# Task description
Locate each line below that includes "while" and reproduce it.

[Stored data]
========================================================================

==> config.mk <==
export PLATFORM = sky130hd
export DESIGN_NAME = mem_stage
export DESIGN_NICKNAME = d
export VERILOG_FILES = /design/src/hdl/mem_bus_pkg.sv /design/src/hdl/mem_isa_pkg.sv /design/src/hdl/mem_stage_if.sv /design/src/hdl/load_unit.sv /design/src/hdl/mem_stage.sv /design/src/hdl/mem_stage_reg.sv /design/src/hdl/store_unit.sv
export SDC_FILE = /design/constraint.sdc
export NUM_CORES = 1
export LEC_CHECK = 0
export BUFFER_PORTS_ARGS = -buffer_cell sky130_fd_sc_hd__buf_4
export CORE_AREA = 2 2 244 246
export DETAILED_ROUTE_END_ITERATION = 12
export DIE_AREA = 0 0 246 248
export PLACE_DENSITY = 0.55
export SYNTH_ARGS = -nofsm -noshare
export SYNTH_HDL_FRONTEND = slang
export SYNTH_HIERARCHICAL = 1
export SYNTH_SLANG_ARGS = --single-unit
==> constraint.sdc <==
create_clock -name clk -period 6.5 [get_ports clk]
set_input_delay 0.65 -clock clk [delete_from_list [all_inputs] [get_ports clk]]
set_output_delay 0.65 -clock clk [all_outputs]
set_load 0.05 [all_outputs]
==> src/hdl/mem_bus_pkg.sv <==
/*
 * data memory port definitions
 * word and strobe types, byte lane sizes and alignment masks
 */
package mem_bus_pkg;

    localparam int XLEN   = 64;
    localparam int BYTE_W = 8;
    localparam int HALF_W = 16;
    localparam int WORD_W = 32;
    localparam int STRB_W = XLEN / BYTE_W;
    localparam int OFS_W  = 3;  // byte offset inside a doubleword

    typedef logic [XLEN-1:0]   xword_t;
    typedef logic [STRB_W-1:0] strb_t;

    localparam xword_t LINK_OFFSET = 64'd4;

    // offset bits that must be zero for a naturally aligned access
    localparam logic [OFS_W-1:0] HALF_ALIGN = 3'b001;
    localparam logic [OFS_W-1:0] WORD_ALIGN = 3'b011;

endpackage

==> src/hdl/mem_isa_pkg.sv <==
/*
 * memory stage operation set
 * operation enum, register index type and per-op class masks
 */
package mem_isa_pkg;

    localparam int OP_W      = 5;
    localparam int OP_SPACE  = 2 ** OP_W;  // one mask bit per encoding
    localparam int REG_IDX_W = 5;

    typedef logic [REG_IDX_W-1:0] reg_idx_t;

    typedef enum logic [OP_W-1:0] {
        OP_NONE,
        OP_ALU,
        OP_LINK,  // jal / jalr, writes pc+4
        OP_CSR,   // old csr value rides in src2
        OP_LB,
        OP_LH,
        OP_LW,
        OP_LD,
        OP_LBU,
        OP_LHU,
        OP_LWU,
        OP_SB,
        OP_SH,
        OP_SW,
        OP_SD
    } mem_op_t;

    // class masks, indexed by the op encoding
    localparam logic [OP_SPACE-1:0] OPS_LOAD =
        (OP_SPACE'(1) << OP_LB)  | (OP_SPACE'(1) << OP_LH)  | (OP_SPACE'(1) << OP_LW) |
        (OP_SPACE'(1) << OP_LD)  | (OP_SPACE'(1) << OP_LBU) | (OP_SPACE'(1) << OP_LHU) |
        (OP_SPACE'(1) << OP_LWU);
    localparam logic [OP_SPACE-1:0] OPS_STORE =
        (OP_SPACE'(1) << OP_SB) | (OP_SPACE'(1) << OP_SH) |
        (OP_SPACE'(1) << OP_SW) | (OP_SPACE'(1) << OP_SD);
    localparam logic [OP_SPACE-1:0] OPS_SIGNED =
        (OP_SPACE'(1) << OP_LB) | (OP_SPACE'(1) << OP_LH) | (OP_SPACE'(1) << OP_LW);
    // everything that ends in a register write
    localparam logic [OP_SPACE-1:0] OPS_WB = OPS_LOAD |
        (OP_SPACE'(1) << OP_ALU) | (OP_SPACE'(1) << OP_LINK) | (OP_SPACE'(1) << OP_CSR);

endpackage

==> src/hdl/mem_stage_if.sv <==
/*
 * registered memory stage item
 * carried from the stage register to the store and load units
 */
`timescale 1ns/1ps

interface mem_stage_if;
    import mem_isa_pkg::*;
    import mem_bus_pkg::*;

    logic     valid;
    xword_t   pc;
    mem_op_t  op;
    reg_idx_t rd;
    reg_idx_t rs2;
    xword_t   alu_result;  // doubles as the memory address
    xword_t   src2;

    modport stage (
        output valid, pc, op, rd, rs2, alu_result, src2
    );

    modport unit (
        input valid, pc, op, rd, rs2, alu_result, src2
    );

endinterface

==> src/hdl/load_unit.sv <==
/*
 * load path and write-back select
 * extracts and extends the loaded lane, then picks the
 * register write value for the item
 */
`timescale 1ns/1ps

module load_unit (
    mem_stage_if.unit             stage,
    input  logic                  blocked,
    input  mem_bus_pkg::xword_t   dmem_rdata,
    output logic                  out_valid,
    output mem_bus_pkg::xword_t   out_pc,
    output logic                  wb_wen,
    output mem_isa_pkg::reg_idx_t wb_rd,
    output mem_bus_pkg::xword_t   wb_data
);
    import mem_isa_pkg::*;
    import mem_bus_pkg::*;

    logic [OFS_W-1:0] ofs;
    xword_t           lane;
    logic             sign_ext;
    logic             half_ok;
    logic             word_ok;
    xword_t           load_data;

    assign ofs      = stage.alu_result[OFS_W-1:0];
    assign lane     = dmem_rdata >> (ofs * BYTE_W);  // addressed byte now at bit 0
    assign sign_ext = OPS_SIGNED[stage.op];
    assign half_ok  = (ofs & HALF_ALIGN) == '0;
    assign word_ok  = (ofs & WORD_ALIGN) == '0;

    always_comb begin
        load_data = '0;
        case (stage.op)
            OP_LB, OP_LBU: begin
                load_data = {{(XLEN-BYTE_W){sign_ext & lane[BYTE_W-1]}},
                             lane[BYTE_W-1:0]};
            end
            OP_LH, OP_LHU: begin
                if (half_ok) begin
                    load_data = {{(XLEN-HALF_W){sign_ext & lane[HALF_W-1]}},
                                 lane[HALF_W-1:0]};
                end
            end
            OP_LW, OP_LWU: begin
                if (word_ok) begin
                    load_data = {{(XLEN-WORD_W){sign_ext & lane[WORD_W-1]}},
                                 lane[WORD_W-1:0]};
                end
            end
            OP_LD: load_data = dmem_rdata;
            default: ;
        endcase
    end

    // register write value
    always_comb begin
        case (stage.op)
            OP_ALU:  wb_data = stage.alu_result;
            OP_LINK: wb_data = stage.pc + LINK_OFFSET;  // return address
            OP_CSR:  wb_data = stage.src2;
            default: wb_data = OPS_LOAD[stage.op] ? load_data : '0;
        endcase
    end

    // nothing leaves while memory is still pending
    assign out_valid = stage.valid & ~blocked;
    assign wb_wen    = stage.valid & ~blocked & OPS_WB[stage.op];
    assign out_pc    = stage.pc;
    assign wb_rd     = stage.rd;

endmodule

==> src/hdl/mem_stage.sv <==
/*
 * memory access stage, top level
 * stage register plus store and load paths behind a
 * plain request/ready data memory port
 */
`timescale 1ns/1ps

module mem_stage (
    input  logic                  clk,
    input  logic                  rst,

    // from execute
    input  logic                  in_valid,
    input  mem_bus_pkg::xword_t   in_pc,
    input  mem_isa_pkg::mem_op_t  in_op,
    input  mem_isa_pkg::reg_idx_t in_rd,
    input  mem_isa_pkg::reg_idx_t in_rs2,
    input  mem_bus_pkg::xword_t   in_alu_result,
    input  mem_bus_pkg::xword_t   in_src2,
    output logic                  in_ready,

    // to write-back
    output logic                  out_valid,
    output mem_bus_pkg::xword_t   out_pc,
    output logic                  wb_wen,
    output mem_isa_pkg::reg_idx_t wb_rd,
    output mem_bus_pkg::xword_t   wb_data,
    input  logic                  out_ready,

    // forwarding from write-back
    input  logic                  fwd_wen,
    input  mem_isa_pkg::reg_idx_t fwd_rd,
    input  mem_bus_pkg::xword_t   fwd_data,

    // data memory
    output logic                  dmem_req,
    output logic                  dmem_we,
    output mem_bus_pkg::xword_t   dmem_addr,
    output mem_bus_pkg::xword_t   dmem_wdata,
    output mem_bus_pkg::strb_t    dmem_wstrb,
    input  mem_bus_pkg::xword_t   dmem_rdata,
    input  logic                  dmem_ready
);

    logic blocked;  // access outstanding

    mem_stage_if u_stage_if ();

    mem_stage_reg u_stage_reg (
        .clk           (clk),
        .rst           (rst),
        .in_valid      (in_valid),
        .in_pc         (in_pc),
        .in_op         (in_op),
        .in_rd         (in_rd),
        .in_rs2        (in_rs2),
        .in_alu_result (in_alu_result),
        .in_src2       (in_src2),
        .dmem_ready    (dmem_ready),
        .out_ready     (out_ready),
        .in_ready      (in_ready),
        .blocked       (blocked),
        .dmem_req      (dmem_req),
        .stage         (u_stage_if.stage)
    );

    store_unit u_store_unit (
        .stage      (u_stage_if.unit),
        .fwd_wen    (fwd_wen),
        .fwd_rd     (fwd_rd),
        .fwd_data   (fwd_data),
        .dmem_we    (dmem_we),
        .dmem_addr  (dmem_addr),
        .dmem_wdata (dmem_wdata),
        .dmem_wstrb (dmem_wstrb)
    );

    load_unit u_load_unit (
        .stage      (u_stage_if.unit),
        .blocked    (blocked),
        .dmem_rdata (dmem_rdata),
        .out_valid  (out_valid),
        .out_pc     (out_pc),
        .wb_wen     (wb_wen),
        .wb_rd      (wb_rd),
        .wb_data    (wb_data)
    );

endmodule

==> src/hdl/mem_stage_reg.sv <==
/*
 * memory stage register
 * holds one item, stalls on an unfinished memory access,
 * and raises the data memory request
 */
`timescale 1ns/1ps

module mem_stage_reg (
    input  logic                  clk,
    input  logic                  rst,
    input  logic                  in_valid,
    input  mem_bus_pkg::xword_t   in_pc,
    input  mem_isa_pkg::mem_op_t  in_op,
    input  mem_isa_pkg::reg_idx_t in_rd,
    input  mem_isa_pkg::reg_idx_t in_rs2,
    input  mem_bus_pkg::xword_t   in_alu_result,
    input  mem_bus_pkg::xword_t   in_src2,
    input  logic                  dmem_ready,
    input  logic                  out_ready,
    output logic                  in_ready,
    output logic                  blocked,
    output logic                  dmem_req,
    mem_stage_if.stage            stage
);
    import mem_isa_pkg::*;
    import mem_bus_pkg::*;

    logic     valid_q;
    xword_t   pc_q;
    mem_op_t  op_q;
    reg_idx_t rd_q;
    reg_idx_t rs2_q;
    xword_t   alu_q;
    xword_t   src2_q;
    logic     mem_access;

    always_ff @(posedge clk) begin
        if (rst) begin
            valid_q <= 1'b0;
        end else if (in_ready) begin
            valid_q <= in_valid;  // bubbles are captured too
        end
    end

    // payload follows valid, held while stalled
    always_ff @(posedge clk) begin
        if (in_ready) begin
            pc_q   <= in_pc;
            op_q   <= in_op;
            rd_q   <= in_rd;
            rs2_q  <= in_rs2;
            alu_q  <= in_alu_result;
            src2_q <= in_src2;
        end
    end

    assign mem_access = OPS_LOAD[op_q] | OPS_STORE[op_q];
    assign dmem_req   = valid_q & mem_access;
    assign blocked    = dmem_req & ~dmem_ready;  // waiting on memory
    assign in_ready   = blocked ? 1'b0 : out_ready;

    assign stage.valid      = valid_q;
    assign stage.pc         = pc_q;
    assign stage.op         = op_q;
    assign stage.rd         = rd_q;
    assign stage.rs2        = rs2_q;
    assign stage.alu_result = alu_q;
    assign stage.src2       = src2_q;

endmodule

==> src/hdl/store_unit.sv <==
/*
 * store path
 * forwards the store operand from write-back and aligns
 * store data and byte strobe to the addressed lane
 */
`timescale 1ns/1ps

module store_unit (
    mem_stage_if.unit             stage,
    input  logic                  fwd_wen,
    input  mem_isa_pkg::reg_idx_t fwd_rd,
    input  mem_bus_pkg::xword_t   fwd_data,
    output logic                  dmem_we,
    output mem_bus_pkg::xword_t   dmem_addr,
    output mem_bus_pkg::xword_t   dmem_wdata,
    output mem_bus_pkg::strb_t    dmem_wstrb
);
    import mem_isa_pkg::*;
    import mem_bus_pkg::*;

    logic             fwd_hit;
    xword_t           store_src;
    logic [OFS_W-1:0] ofs;
    logic [OFS_W-1:0] lane_ofs;
    logic [OFS_W-1:0] align_mask;
    strb_t            size_strb;
    xword_t           size_bits;
    logic             misaligned;

    // x0 never forwards
    assign fwd_hit   = fwd_wen && (fwd_rd == stage.rs2) && (stage.rs2 != '0);
    assign store_src = fwd_hit ? fwd_data : stage.src2;

    assign ofs       = stage.alu_result[OFS_W-1:0];
    assign dmem_addr = stage.alu_result;
    assign dmem_we   = stage.valid & OPS_STORE[stage.op];

    // access size as a strobe at lane 0
    always_comb begin
        size_strb  = '0;
        align_mask = '0;
        lane_ofs   = ofs;
        case (stage.op)
            OP_SB: size_strb = strb_t'(8'h01);
            OP_SH: begin
                size_strb  = strb_t'(8'h03);
                align_mask = HALF_ALIGN;
            end
            OP_SW: begin
                size_strb  = strb_t'(8'h0f);
                align_mask = WORD_ALIGN;
            end
            OP_SD: begin
                size_strb = '1;
                lane_ofs  = '0;  // whole doubleword, low offset bits ignored
            end
            default: ;
        endcase
    end

    assign misaligned = |(ofs & align_mask);

    // strobe bits widened to byte masks
    always_comb begin
        for (int i = 0; i < STRB_W; i++) begin
            size_bits[i*BYTE_W +: BYTE_W] = {BYTE_W{size_strb[i]}};
        end
    end

    always_comb begin
        if (misaligned) begin
            dmem_wstrb = '0;
            dmem_wdata = '0;
        end else begin
            dmem_wstrb = size_strb << lane_ofs;
            dmem_wdata = (store_src & size_bits) << (lane_ofs * BYTE_W);
        end
    end

endmodule

; After elaboration in Yosys (flattened, before gate mapping)
; Memory sizes are Yosys's and may differ from the RTL's. A register that Yosys moved wholly into a read port is not among the register bits.
; Index checks and enable logic that the tools add are counted.
[word_totals]
regBits = 208
latch_bits = 0
mem_bits_rw = 0
rom_bits = 128
input_bits = 346
out_inout_bits = 274
wordCells = 73
n_memories = 4
[mem_list]
columns = memory, words, word_bits, rd, rd_ports_with_merged_regs, write_ports, line_no
row1 = (name not given), 32, 1, 1, 1, 0, load_unit.sv:30  ; assign sign_ext = OPS_SIGNED[stage.op];
row2 = (name not given), 32, 1, 1, 1, 0, store_unit.sv:36  ; assign dmem_we = stage.valid & OPS_STORE[stage.op];
row3 = (name not given), 32, 1, 1, 1, 0, load_unit.sv:64  ; default: wb_data = OPS_LOAD[stage.op] ? load_data : '0;
row4 = (name not given), 32, 1, 1, 1, 0, load_unit.sv:70  ; assign wb_wen = stage.valid & ~blocked & OPS_WB[stage.op];
[classes]
add_sub_neg = 1
multipliers = 0
div_mod_pow = 0
magnitude_cmp = 1
eq_ne = 15
shifts = 3
muxes = 20
n_bitwise = 13
n_reduce_logical = 9
[op_table]
columns = op, count
row1 = $mux W64, 5
row2 = $pmux W64 S4, 1
row3 = $pmux W64 S3, 1
row4 = $add A64 B3 Y64 const B, 1
row5 = $and A64 B64 Y64, 1
row6 = $shl A64 B6 Y64, 1
row7 = $shr A64 B6 Y32, 1
row8 = $eq A5 B4 Y1 const B, 7
row9 = $pmux W8 S4, 1
row10 = $eq A5 B3 Y1 const B, 4
row11 = $mux W5, 4
row12 = $eq A5 B2 Y1 const B, 2
row13 = $and A1 B1 Y1, 8
row14 = $mux W8, 1
row15 = $shl A8 B3 Y8, 1
row16 = $logic_not A3 Y1, 2
row17 = $lt A5 B6 Y1 const B, 1
row18 = $reduce_or A2 Y1, 3
row19 = $eq A5 B1 Y1 const B, 1
row20 = $eq A5 B5 Y1, 1
row21 = $mux W1, 5
row22 = $reduce_bool A5 Y1, 1
row23 = $pmux W2 S2, 1
row24 = $and A3 B2 Y3, 1
row25 = 5 further kinds, 7

; Logic depth before layout (Yosys ltp)
; Gate-level depths: netlist (run 1).
[depth]
word_depth = 8
mapped_depth = 10

; By module
; Netlist (run 1), hierarchy kept.
[modules_own_cells]
columns = mod, instances, cells_per_inst, area_each_um2, seq_area_each_um2
row1 = mem_stage_reg, 1, 232, 6402.4, 6276.0
row2 = load_unit, 1, 662, 4837.1, 0.0
row3 = store_unit, 1, 507, 3517.1, 0.0

; Worst setup path after synthesis (run 1)
; Ideal clock, no wire load.
[synth_path]
path_type = input port to output port
from = input dmem_ready
to = output in_ready
arrival_time_ns = 5.061
t_required_ns = 5.850
path_slack_ns = 0.789
cell_stages = 2
n_path_buf = 0
cell_sequence = o21ai_1 > inv_1
[synth_via]
elab_chain_cells = 3
[synth_lines]
columns = item, line_no
row1 = start: declaration, mem_stage.sv:42  ; input logic dmem_ready
row2 = $not A1 Y1, mem_stage_reg.sv:59  ; assign blocked = dmem_req & ~dmem_ready;
row3 = $and A1 B1 Y1, mem_stage_reg.sv:59
row4 = $mux W1, mem_stage_reg.sv:60  ; assign in_ready = blocked ? 1'b0 : out_ready;
row5 = end: declaration, mem_stage.sv:20  ; output logic in_ready,
; No other way between the ends.

; Final worst setup path (run 1)
[layout_path]
from = register u_stage_reg.op_q[2] (netlist: u_stage_reg/stage.op[2])
to = output dmem_wdata[0]
[layout_via]
elab_chain_cells = 5
word_cells_on_any_way = 12
[layout_lines]
columns = item, line_no
row1 = start: declaration, mem_stage_reg.sv:30  ; mem_op_t op_q;
row2 = start signal: assignment, mem_stage_reg.sv:49  ; op_q <= in_op;
row3 = $eq A5 B4 Y1, store_unit.sv:43  ; case (stage.op)
row4 = $pmux W8 S4 / $pmux W2 S2 (equally long branches), store_unit.sv:43
row5 = $and A64 B64 Y64 / $and A3 B2 Y3 (equally long branches), "store_unit.sv:76, store_unit.sv:61"
row6 = $shl A64 B6 Y64 / $reduce_or A3 Y1 (equally long branches), "store_unit.sv:76, store_unit.sv:61"
row7 = $mux W64 *, store_unit.sv:71  ; if (misaligned) begin
row8 = end: declaration, mem_stage.sv:39  ; output mem_bus_pkg::xword_t dmem_wdata,
; Every way passes the cells marked *; elsewhere a longest branch is shown, timed or not.

==> summary.md, run 1 <==
| Metric | Value |
|---|---|
| Area grow syn2layout | `35.47%` |
| DIE AREA | `0.06101 mm^2` |
| Async S/R FF share, synth | `0%` |
| Avg Inst Size Synth | `10.53 um^2` |
| Number of synthesized register bits | `210` |
| Post-CTS setup buffer count | `0` |
| Clock Power Share | `36.0%` |
| GRT Residual Overflow | `0` |
| Largest net degree at the start of global routing | `137` |
| P_int | `2.891 mW` |
| CTS Hold Bufs | `0` |
| Non-Filler Instances | `2,641` |
| Synth unique cells | `91` |
| Clock Skews | `12.40 ps` |
| GPL Wtd Cong | `0.9411` |
| Vias per Instance | `5.472` |
| Clock sinks | `210` |
| IO buf count | `619` |
| Placed Instances | `2,585` |
| Net Sw Frac | `34.71%` |
| GR Util All Layers | `26.88%` |
| Worst-path maximum fanout | `32` |
| Worst flop-to-flop path startpoint | `u_stage_reg/stage.valid` |
| IO Count | `620` |
| Most used DFF post-synth | `edfxtp_1` |
| Crit start category | `flop` |
| Antenna-violating nets left | `0` |
| Synth Cell Area | `0.01476 mm^2` |
| Power share of the combinational group | `25.1%` |
| Initial antenna violation count | `7` |
| Place WS | `1920 ps` |
| Die Ht | `248 um` |
| Worst slew margin | `16.97%` |
| Hold Crit Start | `rst` |
| Final period utilization | `81.40%` |
| CTS tree | `built` |
| Clock latency on the worst-skew pair | `590 ps` |
| P_sw | `1.537 mW` |
| Hold Vio Cnt, Final | `0` |
| Drc violations | `0` |
| CP endpoint kind | `primary output` |
| CTS resizes | `0` |
| Setup crit start | `u_stage_reg/stage.op[2]` |
| Pwr dens | `221.5 mW/mm^2` |
| CP Class | `reg -> out` |
| Initial DRC Count | `1,729` |
| Max Slew Vio Count | `0` |
| Worst-path clk slew | `60 ps` |
| CTS HTree Levels | `1` |
| Die W | `246 um` |
| Tmin final | `5291 ps` |
| Peak supply drop | `0.0001970 V` |
| Vias | `14,452` |
| 1st-pass router iterations | `9` |
| Status | `completed` |
| First-pass GRT wire length | `114,300 um` |
| HPWL Detailed | `70,470 um` |
| Final cell utilization of the core | `34.19%` |
| MaxCap Viol Count | `0` |
| Syn nets | `1,748` |
| Crit path DAT | `4640 ps` |
| Fmax | `0.1890 GHz` |
| Final net count | `2,189` |
| Hold Path Class | `in -> reg` |
| Least-Margin Pin Slew | `1244 ps` |
| YS warnings | `6` |
| RSZ-0062 raised after global routing | `false` |
| WP data required | `5850 ps` |
| Initial Util | `25.24%` |
| Setup TNS | `0 ps` |
| Clk buf depth | `3` |
| # rows | `89` |
| Layout cells sized above 1 | `40.87%` |
| DP Area | `0.01906 mm^2` |
| # setup viols final | `0` |
| Root Buffer | `clkbuf_16` |
| Core ar. | `0.05846 mm^2` |
| Sequential element share of the synthesized area | `42.53%` |
| CTS Buf Count | `28` |
| Post-Route WL | `86,550 um` |
| Post-synth EDFFs | `207` |
| WL/cell | `32.77 um` |
| Reg power frac | `38.9%` |
| P_leak | `8.138 nW` |
| Final worst setup slack | `1209 ps` |
| Post-Synthesis Cells | `1,401` |
| Vias in the first global route | `14,250` |
| Design area | `0.01999 mm^2` |
[cells in the mapped netlist, types with 9 or more instances]
| cell | number | area (um^2) |
|---|---|---|
| edfxtp_1 | 207 | 6216 |
| buf_4 | 134 | 1006 |
| nand2_1 | 118 | 442.9 |
| mux2i_1 | 77 | 770.7 |
| nor2_1 | 62 | 232.7 |
| a21oi_1 | 56 | 280.3 |
| a222oi_1 | 51 | 510.5 |
| clkbuf_1 | 47 | 176.4 |
| nand3_1 | 44 | 220.2 |
| o211ai_1 | 44 | 330.3 |
| xnor2_1 | 42 | 367.9 |
| nand4_1 | 39 | 244.0 |
| o21ai_0 | 38 | 190.2 |
| buf_2 | 32 | 160.2 |
| xor2_1 | 25 | 219.0 |
| nor3_1 | 23 | 115.1 |
| o22ai_1 | 20 | 125.1 |
| inv_1 | 19 | 71.32 |
| o221ai_1 | 18 | 157.7 |
| mux4_2 | 15 | 337.8 |
| nand2b_1 | 14 | 87.58 |
| mux2_2 | 13 | 146.4 |
| a22oi_1 | 12 | 90.09 |
| o2111ai_1 | 12 | 105.1 |
| o31ai_1 | 12 | 90.09 |
| and2_1 | 11 | 68.82 |
| o211a_1 | 11 | 110.1 |
| a21o_1 | 10 | 75.07 |
| nor2b_1 | 10 | 62.56 |
| and3_1 | 9 | 56.30 |
| buf_6 | 9 | 101.4 |
[layout make-up]
type	count	area, um^2
Inverter	20	82.58
Clock buffer	32	715.7
Clock inverter	18	200.2
Fill cell	6021	38470
Antenna cell	6	15.01
Tap cell	773	967.2
Multi-Input combinational cell	942	6917
Sequential cell	210	6276
Timing Repair Buffer	640	4817
[routing by layer]
layer	vias to the layer above	wire [um]	global-route usage (%)
met2	867	42300	45.89
met1	7190	33510	32.82
met4	4	2739	8.111
met5	-	28	0
met3	132	7972	7.548
li1	6259	-	-
[path summary, 6_finish.rpt]
check / endpoint / slack (ps) / cells after the start
max: dmem_wdata[0] / 1210 / 8
min: u_stage_reg/stage.valid / 230 / 2
max reg2reg: u_stage_reg/stage.alu_result[22] / 3760 / 4
min reg2reg: u_stage_reg/stage.valid / 570 / 2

========================================================================

# Response to this exercise
    // nothing leaves while memory is still pending
    // payload follows valid, held while stalled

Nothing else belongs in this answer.